El rubro panadero atraviesa un escenario complejo marcado por la retracción del consumo, el encarecimiento de insumos y la dificultad para trasladar precios. Comerciantes advierten que sostienen la actividad con ahorros propios mientras crece la incertidumbre.
La actividad atraviesa un momento crítico
El sector panadero en Misiones enfrenta una fuerte caída de las ventas en un contexto de aumento sostenido de costos, lo que pone en jaque la continuidad de muchos comercios. Referentes del rubro advierten que la situación se vuelve cada vez más difícil de sostener y que el escenario económico actual impacta de lleno en las panaderías de cercanía.
Según explicaron desde el sector, el consumo se retrajo notablemente en los últimos meses, afectando directamente a las panaderías de barrio. “La venimos luchando, poniendo ahorros para poder mantenernos”, señalaron, reflejando la crisis económica, la pérdida de rentabilidad y el esfuerzo cotidiano por no cerrar sus puertas.

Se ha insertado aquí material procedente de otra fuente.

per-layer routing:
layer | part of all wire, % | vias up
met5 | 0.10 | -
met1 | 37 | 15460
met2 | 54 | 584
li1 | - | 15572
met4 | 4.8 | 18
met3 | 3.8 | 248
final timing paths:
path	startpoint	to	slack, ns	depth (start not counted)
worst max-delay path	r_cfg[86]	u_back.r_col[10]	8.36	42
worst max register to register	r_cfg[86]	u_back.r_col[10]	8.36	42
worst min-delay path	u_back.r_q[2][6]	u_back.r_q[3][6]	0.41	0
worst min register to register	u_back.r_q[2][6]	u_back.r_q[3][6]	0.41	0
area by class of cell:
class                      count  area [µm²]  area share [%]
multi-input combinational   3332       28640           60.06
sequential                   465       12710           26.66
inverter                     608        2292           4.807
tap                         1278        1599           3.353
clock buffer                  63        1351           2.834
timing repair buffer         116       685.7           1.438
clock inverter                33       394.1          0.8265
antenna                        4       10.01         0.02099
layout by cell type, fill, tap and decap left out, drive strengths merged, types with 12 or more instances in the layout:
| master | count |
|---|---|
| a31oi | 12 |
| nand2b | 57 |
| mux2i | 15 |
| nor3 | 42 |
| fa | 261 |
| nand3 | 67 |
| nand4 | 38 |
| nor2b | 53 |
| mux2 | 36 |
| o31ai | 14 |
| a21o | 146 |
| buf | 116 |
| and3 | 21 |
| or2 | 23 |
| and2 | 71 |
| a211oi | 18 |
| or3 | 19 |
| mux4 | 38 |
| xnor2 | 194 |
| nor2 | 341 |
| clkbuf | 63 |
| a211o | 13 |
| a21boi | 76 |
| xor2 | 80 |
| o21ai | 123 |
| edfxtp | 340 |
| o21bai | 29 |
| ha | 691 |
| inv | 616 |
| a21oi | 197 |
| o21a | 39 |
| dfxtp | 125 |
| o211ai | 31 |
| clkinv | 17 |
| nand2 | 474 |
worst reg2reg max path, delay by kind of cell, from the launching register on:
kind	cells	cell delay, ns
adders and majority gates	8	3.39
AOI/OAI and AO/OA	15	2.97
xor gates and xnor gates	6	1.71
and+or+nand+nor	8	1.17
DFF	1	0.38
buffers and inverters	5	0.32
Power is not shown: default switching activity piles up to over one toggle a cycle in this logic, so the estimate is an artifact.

Costos en alza y márgenes cada vez más ajustados
Uno de los principales problemas es el incremento constante de insumos clave como la harina, la energía eléctrica y el gas, elementos esenciales para la producción diaria. Estos aumentos impactan de lleno en la estructura de costos y reducen los márgenes de ganancia a niveles mínimos.
A esto se suma la suba de tarifas, alquileres y otros gastos operativos, lo que genera un escenario en el que muchos comerciantes deben optar entre trasladar los precios al consumidor o absorber las pérdidas. En la mayoría de los casos, optan por sostener precios para no perder más clientes, lo que profundiza la crisis de rentabilidad.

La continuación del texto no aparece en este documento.